Even the best measures of student growth, linked to teachers, addressing as thoroughly as possibly numerous contextual factors beyond teachers control, can’t totally get the job done – isolating only the teacher…. well… classroom level… effect. And, as I’ve noted in previous posts, many if not most state and district adopted measures are far from the best.. or even respectable attempts.

I explain in this policy brief, that in New Jersey, factors including student population characteristics, average resource levels available in schools, competitive wages of teachers (relative to surrounding districts) and other factors are significant predictors of differences in school average “growth” ratings. Schools with more resources and less needy students, and higher average scores to begin with, in New Jersey, get significantly higher growth ratings.

I also showed in this post that in either Massachusetts or New Jersey, teachers in schools with larger shares of their populations that are female, are less likely to receive bad ratings (Mass) or, conversely in schools that receiving higher growth scores (New Jersey). The implication, accepting reformy dogma about what these measures mean, is that our best teachers are teaching the girls.

So then what about those New York teacher ratings I addressed in the previous post. We saw, for example, that teachers rated “Ineffective” on the growth measure tend to be in high poverty schools:


Tend to be in schools with larger classes:


And those really effective teachers tend to be in schools with lower poverty and smaller classes.

So, does that mean that the “great” teachers are just getting the cushy jobs? Or is the rating system simply labeling them as such?  While there may indeed be some sorting, especially in a state with one of the least equitable funding systems in the nation, it certainly seems likely that the estimates of teacher effect on student achievement growth… well… simply suck! They don’t measure what they purport to measure.

They measure, to a large extent, the conditions into which teachers are placed, and NOT the effect of teachers on student outcomes.

Combining the above factors into a logistic regression analysis to predict how a handful of conditions affect the likelihood that a teacher is rated either “ineffective” (you really suck) or “developing” (you kinda suck, and we’ll tell you you really suck next year), we get the following:

NY Ratings Bias

So, even when considered together (holding the other “constant”), teachers in schools with larger classes (at constant low income share and funding gap) have greater likelihood of being rated “bad.” Teachers in schools with higher low income concentrations, even if class sizes and funding gaps are the same, are much more likely to be rated “bad.” But, teachers in schools in districts that have smaller state aid gaps, are less likely to be rated “bad.”

So, on the one hand, we can stick to the King’s grand plan….

  • Step 1 – Disproportionately label as “bad” those teachers in schools serving more low income kids, and doing so with fewer resources, including larger class sizes, and dump those lazy failing teachers out on the street…
  • Step 2 – Wait for that long line of “average” teachers to sign up to take their place… stepping into the very same working conditions of their predecessors, which likely led, at least in part, to those bad ratings….
  • Step 3 – Repeat

And the cycle continues, until a) those conditions are improved and b) the measures for rating teacher effect are also improved (if they even can be).

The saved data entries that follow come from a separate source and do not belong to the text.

### config.mk
export PLATFORM = sky130hd
export DESIGN_NAME = memory_arbiter
export DESIGN_NICKNAME = d
export VERILOG_FILES = /design/src/rtl/memory_arbiter.sv
export SDC_FILE = /design/constraint.sdc
export NUM_CORES = 1
export LEC_CHECK = 0
export BUFFER_PORTS_ARGS = -buffer_cell sky130_fd_sc_hd__buf_2
export CAP_MARGIN = 5
export CELL_PAD_IN_SITES_DETAIL_PLACEMENT = 0
export CELL_PAD_IN_SITES_GLOBAL_PLACEMENT = 1
export CORE_MARGIN = 1.5
export CORE_UTILIZATION = 34
export DETAILED_ROUTE_END_ITERATION = 8
export PLACE_DENSITY = 0.86
export SYNTH_ARGS = -nofsm -noshare
export SYNTH_HDL_FRONTEND = slang
export SYNTH_SLANG_ARGS = --single-unit
### constraint.sdc
create_clock -name CLK -period 2.29 [get_ports CLK]
set_clock_uncertainty 0.05 [all_clocks]
set_input_delay 0.229 -clock CLK [delete_from_list [all_inputs] [get_ports CLK]]
set_output_delay 0.229 -clock CLK [all_outputs]
set_load 0.03 [all_outputs]
### src/rtl/memory_arbiter.sv
// Two-requester RAM arbiter: data accesses beat instruction fetches, with a per-access timeout.
// Optional hit counters (dcount/icount) are built when MEMORY_ARBITER_STATS_EN is defined.
module memory_arbiter #(
  parameter int TIMEOUT = 15
) (
  input  logic        CLK,
  input  logic        RST,
  input  logic        iREN,
  input  logic [31:0] iaddr,
  input  logic        dREN,
  input  logic        dWEN,
  input  logic [31:0] daddr,
  input  logic [31:0] dstore,
  output logic        ihit,
  output logic        dhit,
  output logic [31:0] iload,
  output logic [31:0] dload,
  output logic        ramREN,
  output logic        ramWEN,
  output logic [31:0] ramaddr,
  output logic [31:0] ramstore,
  input  logic [31:0] ramload,
  input  logic        ramready,
  output logic        err
`ifdef MEMORY_ARBITER_STATS_EN
  ,
  output logic [15:0] dcount,
  output logic [15:0] icount
`endif
);

  localparam int CW = (TIMEOUT < 1) ? 1 : $clog2(TIMEOUT + 1);
  localparam logic [CW-1:0] LAST_WAIT = CW'(TIMEOUT - 1);

  typedef enum logic [1:0] {IDLE, DACC, IACC} state_t;

  state_t        state;
  logic [CW-1:0] waitCnt;
  logic [31:0]   dloadQ;
  logic [31:0]   iloadQ;

  // Hits are combinational on ramready so the requester sees completion in the RAM's cycle.
  assign dhit  = (state == DACC) && ramready && !RST;
  assign ihit  = (state == IACC) && ramready && !RST;
  assign dload = (dhit && ramREN) ? ramload : dloadQ;
  assign iload = ihit ? ramload : iloadQ;

  always_ff @(posedge CLK) begin
    if (RST) begin
      state    <= IDLE;
      waitCnt  <= '0;
      err      <= 1'b0;
      ramREN   <= 1'b0;
      ramWEN   <= 1'b0;
      ramaddr  <= '0;
      ramstore <= '0;
      dloadQ   <= '0;
      iloadQ   <= '0;
    end else begin
      case (state)
        IDLE: begin
          waitCnt <= '0;
          if (dREN || dWEN) begin
            state    <= DACC;
            ramaddr  <= daddr;
            ramstore <= dstore;
            ramWEN   <= dWEN;
            ramREN   <= !dWEN;
          end else if (iREN) begin
            state   <= IACC;
            ramaddr <= iaddr;
            ramREN  <= 1'b1;
            ramWEN  <= 1'b0;
          end
        end
        DACC, IACC: begin
          if (ramready) begin
            state  <= IDLE;
            ramREN <= 1'b0;
            ramWEN <= 1'b0;
            if (dhit && ramREN) dloadQ <= ramload;
            if (ihit)           iloadQ <= ramload;
          end else begin
            waitCnt <= waitCnt + 1'b1;
            // The edge that brings the count to TIMEOUT abandons the access.
            if (waitCnt == LAST_WAIT) begin
              state  <= IDLE;
              ramREN <= 1'b0;
              ramWEN <= 1'b0;
              err    <= 1'b1;
            end
          end
        end
        default: state <= IDLE;
      endcase
    end
  end

`ifdef MEMORY_ARBITER_STATS_EN
  always_ff @(posedge CLK) begin
    if (RST) begin
      dcount <= '0;
      icount <= '0;
    end else begin
      if (dhit && dcount != 16'hFFFF) dcount <= dcount + 16'd1;
      if (ihit && icount != 16'hFFFF) icount <= icount + 16'd1;
    end
  end
`endif

endmodule

==> flow_summary_export.csv <==
group,metric,value,unit
outcome,outcome,"finished clean",
cts,htree_num_levels,4,
global_routing,antenna_found_initial,0,
timing,fin_crit_sh,0.9488,
cells_and_area,final_area,8796,um2
cells_and_area,syn_to_final_growth,37.71,%
setup_path,crit_fanout,11,
cells_and_area,fillers,1777,
timing,fin_tns_setup,0,ns
routing,ant_nets,0,
synthesis,synth-edff-count,0,
die,die_h,140.1,um
timing,worst_hold_slack,0.02233,ns
setup_path,cp_slowest_cell,"dfxtp_1",
placement,dp_hpwl,12.29,mm
cells_and_area,antenna_cells,0,
timing,setup-violations-final,0,
placement,placed_area,7866,um2
global_routing,grt_overflow,0,
cts,numCtsBuffers,17,
synthesis,yosysSeqAreaShare,0.4294,
die,die_area,19620,um2
power_and_ir_drop,finalPower,6.896,mW
setup_path,cp_slowest_stage_delay,0.33,ns
synthesis,synthTopCellsByCount,"nand2_1, dfxtp_1, a21oi_1, o21ai_0",
die,initial_core_util,0.3508,
setup_path,reg2reg_to,"ramREN$_SDFFE_PP0P_",
setup_path,crit_path_end_kind,"primary output",
synthesis,yosysTopAreaCell,"dfxtp_1",
cts,cts_tree,"yes",
setup_path,arrival,1.89,ns
timing,fmax,460.3,MHz
synthesis,yosysWarningCount,0,
cts,cts.sinks,137,
die,rows,49,
cts,cts_buffer_depth,2,
synthesis,ys_async_sr_fraction,0,
synthesis,ys.flop_type,"dfxtp_1",
synthesis,syn_area_per_cell,7.905,um2
global_routing,grt_pass1_wl,29.88,mm
hold_path,hold_path_class,"in -> reg",
routing,first_iter_violations,237,
placement,port-buffer-count,266,
setup_path,reg2reg_from,"state[0]$_SDFFE_PP0P_",
setup_path,required,2.01,ns
die,dieWidth,140.1,um
routing,drc,0,
setup_path,ff2ff_path_depth,5,
timing,min_period,2.173,ns
cells_and_area,multiInputGateArea,3287,um2
synthesis,synthesis.nets,947,
timing,final_max_slew_viol_count,0,
timing,tightest_slew,0.6658,ns
cts,clk_latency,0.41,ns
synthesis,synthTopCellsByArea,"dfxtp_1, nand2_1, a21oi_1",
routing,drtPass1Iterations,4,
routing,wl,19.08,mm
global_routing,first_global_vias,5961,
synthesis,synthCells,808,
synthesis,yosysUniqueCellTypes,42,
timing,rsz0062_at_grt,"no",
timing,hold_viol_final,0,
setup_path,critPathLaunch,"state[0]$_SDFFE_PP0P_",
power_and_ir_drop,peakVddDrop,0.0007012,V
routing,wl_per_cell,14.52,um
setup_path,crit_path_end,"iload[9]",
die,pin_count,267,
synthesis,synth_area,6387,um2
routing,vias,6460,
synthesis,synth.ff_latch_count,137,
cells_and_area,drive_above_1_share,0.3613,
cells_and_area,fin_nets,1212,
global_routing,grt.total_usage,0.1881,
synthesis,yosys.area.top_type_share,0.4294,
cells_and_area,seq_area,2743,um2
cts,clk_pin_slew,0.06,ns
routing,viasPerCell,4.916,
placement,gp_congestion,0.7929,
timing,max_slew_margin,0.5561,
setup_path,rrSetupSlack,0.51,ns
global_routing,grt_max_degree,65,
setup_path,crit_path_cell_trace,"inv_1 > ha_2 > nand3_4 > clkbuf_16 > mux2_2 > buf_2",
setup_path,crit_type,"reg -> out",
power_and_ir_drop,p_leak,4.020,nW
die,fp.coreArea,18210,um2
cts,clock-root-buffer,"clkbuf_16",
synthesis,yosysMostFrequentCell,"nand2_1",
power_and_ir_drop,cellPowerDensity,784.0,nW/um2
flow_run,drv_cap,0,
setup_path,worst_setup_path_start_kind,"register",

Alternatively, maybe the actual policy implication here is to a) reduce aid gaps and b) use that funding to improve class sizes?

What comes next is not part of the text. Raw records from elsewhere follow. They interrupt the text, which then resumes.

$ cat src/rtl/audio_out_scheduler.sv
// Feeds Audio_Controller's DAC: buffers STM32 samples, mixes in a square tone, paces tone-only output.
// Latency: raw stm_wr edge to write strobe is 6 cycles (2 sync, push, POP, MIX, WRITE).
// Backpressure: WRITE waits on audio_out_allowed; FIFO full drops new samples and sets overflow.
//
// Ports:
//   CLOCK_50, reset_n        clock, asynchronous active-low reset
//   stm_data, stm_wr         asynchronous STM32 sample bus and write strobe (rising edge = sample)
//   stm_ready                registered "FIFO not full"
//   tone_sel                 square tone select, 0 = off
//   audio_out_allowed        DAC path can accept a sample
//   left/right_channel_audio_out  mixed sample, identical on both channels
//   write_audio_out          one-cycle write strobe
//   fifo_level, overflow     FIFO occupancy, sticky drop flag
module audio_out_scheduler
   import audio_pkg::*;
#(
   parameter int FIFO_DEPTH   = 4,
   parameter int TONE_AMP     = 10000,
   parameter int SAMPLE_DIV   = 6250,
   parameter int IDLE_TIMEOUT = 12500
) (
   input  logic                          CLOCK_50,
   input  logic                          reset_n,
   input  logic [AUDIO_WIDTH-1:0]        stm_data,
   input  logic                          stm_wr,
   output logic                          stm_ready,
   input  logic [3:0]                    tone_sel,
   input  logic                          audio_out_allowed,
   output logic [AUDIO_WIDTH-1:0]        left_channel_audio_out,
   output logic [AUDIO_WIDTH-1:0]        right_channel_audio_out,
   output logic                          write_audio_out,
   output logic [$clog2(FIFO_DEPTH):0]   fifo_level,
   output logic                          overflow
);

   localparam int IW = $clog2(IDLE_TIMEOUT + 1);
   localparam int PW = $clog2(SAMPLE_DIV);

   logic [2:0]             r_wr_sync;
   logic [AUDIO_WIDTH-1:0] r_dat_d1;
   logic [AUDIO_WIDTH-1:0] r_dat_d2;
   logic                   w_wr_rise;
   logic                   w_push;
   logic                   w_drop;
   logic                   w_pop;
   logic                   w_full;
   logic                   w_empty;
   logic [AUDIO_WIDTH-1:0] w_head;

   sched_state_t           r_state;
   sched_state_t           w_state_nxt;
   logic                   w_write;
   logic                   w_gen_ok;

   logic [3:0]             r_tone_sel;
   logic [18:0]            r_tone_cnt;
   logic                   r_tone_neg;
   sample_t                w_tone;

   logic [IW-1:0]          r_idle_cnt;
   logic [PW-1:0]          r_pace_cnt;

   sample_t                r_sample;
   sample_t                r_chan;
   logic                   r_overflow;
   logic                   r_stm_ready;

   // ---------------- capture path ----------------
   // stm_data is delayed by two flops so it lines up with the synchronized
   // strobe; the STM holds it long enough for that to be safe.
   always_ff @(posedge CLOCK_50 or negedge reset_n) begin
      if (!reset_n) begin
         r_wr_sync <= '0;
         r_dat_d1  <= '0;
         r_dat_d2  <= '0;
      end else begin
         r_wr_sync <= {r_wr_sync[1:0], stm_wr};
         r_dat_d1  <= stm_data;
         r_dat_d2  <= r_dat_d1;
      end
   end

   assign w_wr_rise = r_wr_sync[1] & ~r_wr_sync[2];
   assign w_push    = w_wr_rise & (~w_full | w_pop);
   assign w_drop    = w_wr_rise & w_full & ~w_pop;

   sample_fifo #(
      .DEPTH (FIFO_DEPTH),
      .WIDTH (AUDIO_WIDTH)
   ) u_fifo (
      .clk        (CLOCK_50),
      .rst_n      (reset_n),
      .i_push     (w_push),
      .i_push_dat (r_dat_d2),
      .i_pop      (w_pop),
      .o_head_dat (w_head),
      .o_full     (w_full),
      .o_empty    (w_empty),
      .o_level    (fifo_level)
   );

   // ---------------- tone generator ----------------
   // While the tone is off the counter is parked at 0 with phase +, so a newly
   // selected tone always starts a fresh positive half-period. Once running,
   // a new nonzero selection is only picked up at a phase toggle.
   always_ff @(posedge CLOCK_50 or negedge reset_n) begin
      if (!reset_n) begin
         r_tone_sel <= '0;
         r_tone_cnt <= '0;
         r_tone_neg <= 1'b0;
      end else if (tone_sel == 4'd0) begin
         r_tone_sel <= '0;
         r_tone_cnt <= '0;
         r_tone_neg <= 1'b0;
      end else if (r_tone_sel == 4'd0) begin
         r_tone_sel <= tone_sel;
         r_tone_cnt <= '0;
      end else if (r_tone_cnt == {r_tone_sel, 15'd3000}) begin
         r_tone_cnt <= '0;
         r_tone_neg <= ~r_tone_neg;
         r_tone_sel <= tone_sel;
      end else begin
         r_tone_cnt <= r_tone_cnt + 19'd1;
      end
   end

   assign w_tone = (r_tone_sel == 4'd0) ? sample_t'(0)
                 : (r_tone_neg ? sample_t'(-TONE_AMP) : sample_t'(TONE_AMP));

   // ---------------- idle / pace counters ----------------
   always_ff @(posedge CLOCK_50 or negedge reset_n) begin
      if (!reset_n) begin
         r_idle_cnt <= '0;
         r_pace_cnt <= '0;
      end else begin
         if (w_push)
            r_idle_cnt <= '0;
         else if (w_empty && (r_idle_cnt != IW'(IDLE_TIMEOUT)))
            r_idle_cnt <= r_idle_cnt + IW'(1);
         r_pace_cnt <= (r_pace_cnt == PW'(SAMPLE_DIV - 1)) ? '0 : r_pace_cnt + PW'(1);
      end
   end

   assign w_gen_ok = (r_tone_sel != 4'd0) &&
                     (r_idle_cnt == IW'(IDLE_TIMEOUT)) &&
                     (r_pace_cnt == PW'(SAMPLE_DIV - 1));

   // ---------------- scheduler FSM ----------------
   always_ff @(posedge CLOCK_50 or negedge reset_n) begin
      if (!reset_n)
         r_state <= IDLE;
      else
         r_state <= w_state_nxt;
   end

   always_comb begin
      w_state_nxt = r_state;
      w_pop       = 1'b0;
      w_write     = 1'b0;
      case (r_state)
         IDLE: begin
            // Stream samples win over generated ones.
            if (!w_empty)
               w_state_nxt = POP;
            else if (w_gen_ok)
               w_state_nxt = GEN;
         end
         POP: begin
            w_pop       = 1'b1;
            w_state_nxt = MIX;
         end
         GEN:   w_state_nxt = MIX;
         MIX:   w_state_nxt = WRITE;
         WRITE: begin
            if (audio_out_allowed) begin
               w_write     = 1'b1;
               w_state_nxt = IDLE;
            end
         end
         default: w_state_nxt = IDLE;
      endcase
   end

   // ---------------- datapath and status ----------------
   always_ff @(posedge CLOCK_50 or negedge reset_n) begin
      if (!reset_n) begin
         r_sample    <= '0;
         r_chan      <= '0;
         r_overflow  <= 1'b0;
         r_stm_ready <= 1'b1;
      end else begin
         case (r_state)
            POP:     r_sample <= w_head;
            GEN:     r_sample <= '0;
            MIX:     r_chan   <= sat_add(r_sample, w_tone);
            default: r_sample <= r_sample;
         endcase
         if (w_drop)
            r_overflow <= 1'b1;
         r_stm_ready <= ~w_full;
      end
   end

   // The strobe is decoded from the state register, so reset removes it
   // without waiting for a clock edge.
   assign write_audio_out         = w_write;
   assign left_channel_audio_out  = r_chan;
   assign right_channel_audio_out = r_chan;
   assign overflow                = r_overflow;
   assign stm_ready               = r_stm_ready;

endmodule
$ cat config.mk
export PLATFORM = sky130hd
export DESIGN_NAME = audio_out_scheduler
export DESIGN_NICKNAME = d
export VERILOG_FILES = /design/src/rtl/audio_pkg.sv /design/src/rtl/audio_out_scheduler_fifo.sv /design/src/rtl/audio_out_scheduler.sv
export SDC_FILE = /design/constraint.sdc
export NUM_CORES = 1
export LEC_CHECK = 0
export ABC_AREA = 1
export CORE_ASPECT_RATIO = 1.75
export CORE_MARGIN = 10
export CORE_UTILIZATION = 35
export CTS_CLUSTER_SIZE = 24
export DETAILED_ROUTE_END_ITERATION = 10
export GPL_ROUTABILITY_DRIVEN = 0
export MAX_ROUTING_LAYER = met4
export PLACE_DENSITY = 0.6
export SLEW_MARGIN = 40
export SYNTH_ARGS = -nofsm -noshare
export SYNTH_HDL_FRONTEND = slang
export SYNTH_SLANG_ARGS = --single-unit
$ cat constraint.sdc
create_clock -name CLOCK_50 -period 4.5 [get_ports CLOCK_50]
set_input_delay 1.35 -clock CLOCK_50 [delete_from_list [all_inputs] [get_ports CLOCK_50]]
set_output_delay 1.35 -clock CLOCK_50 [all_outputs]
set_load 0.02 [all_outputs]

I figured I’d go check out that gender bias issue I found in NJ and MA. And wow – there it is again. I’ve rescaled the low income concentration and female concentration effects to relate odds changes (of being labeled bad) to a 10% point shift in enrollment (e.g. from 50% to 60% low income, or female). Here are the updated model results:

NY Ratings Bias

So once again – is it that all of the “bad” teachers are teaching in schools with higher percentages of boys? or is something else going on here? Are teachers really sorting this way? Are they being assigned by central office this way? Or is there something about a class with a larger share of boys that makes it harder to generate comparable gains on fill in the bubble, standardized tests? Why do the girls get all the good teachers? or do they?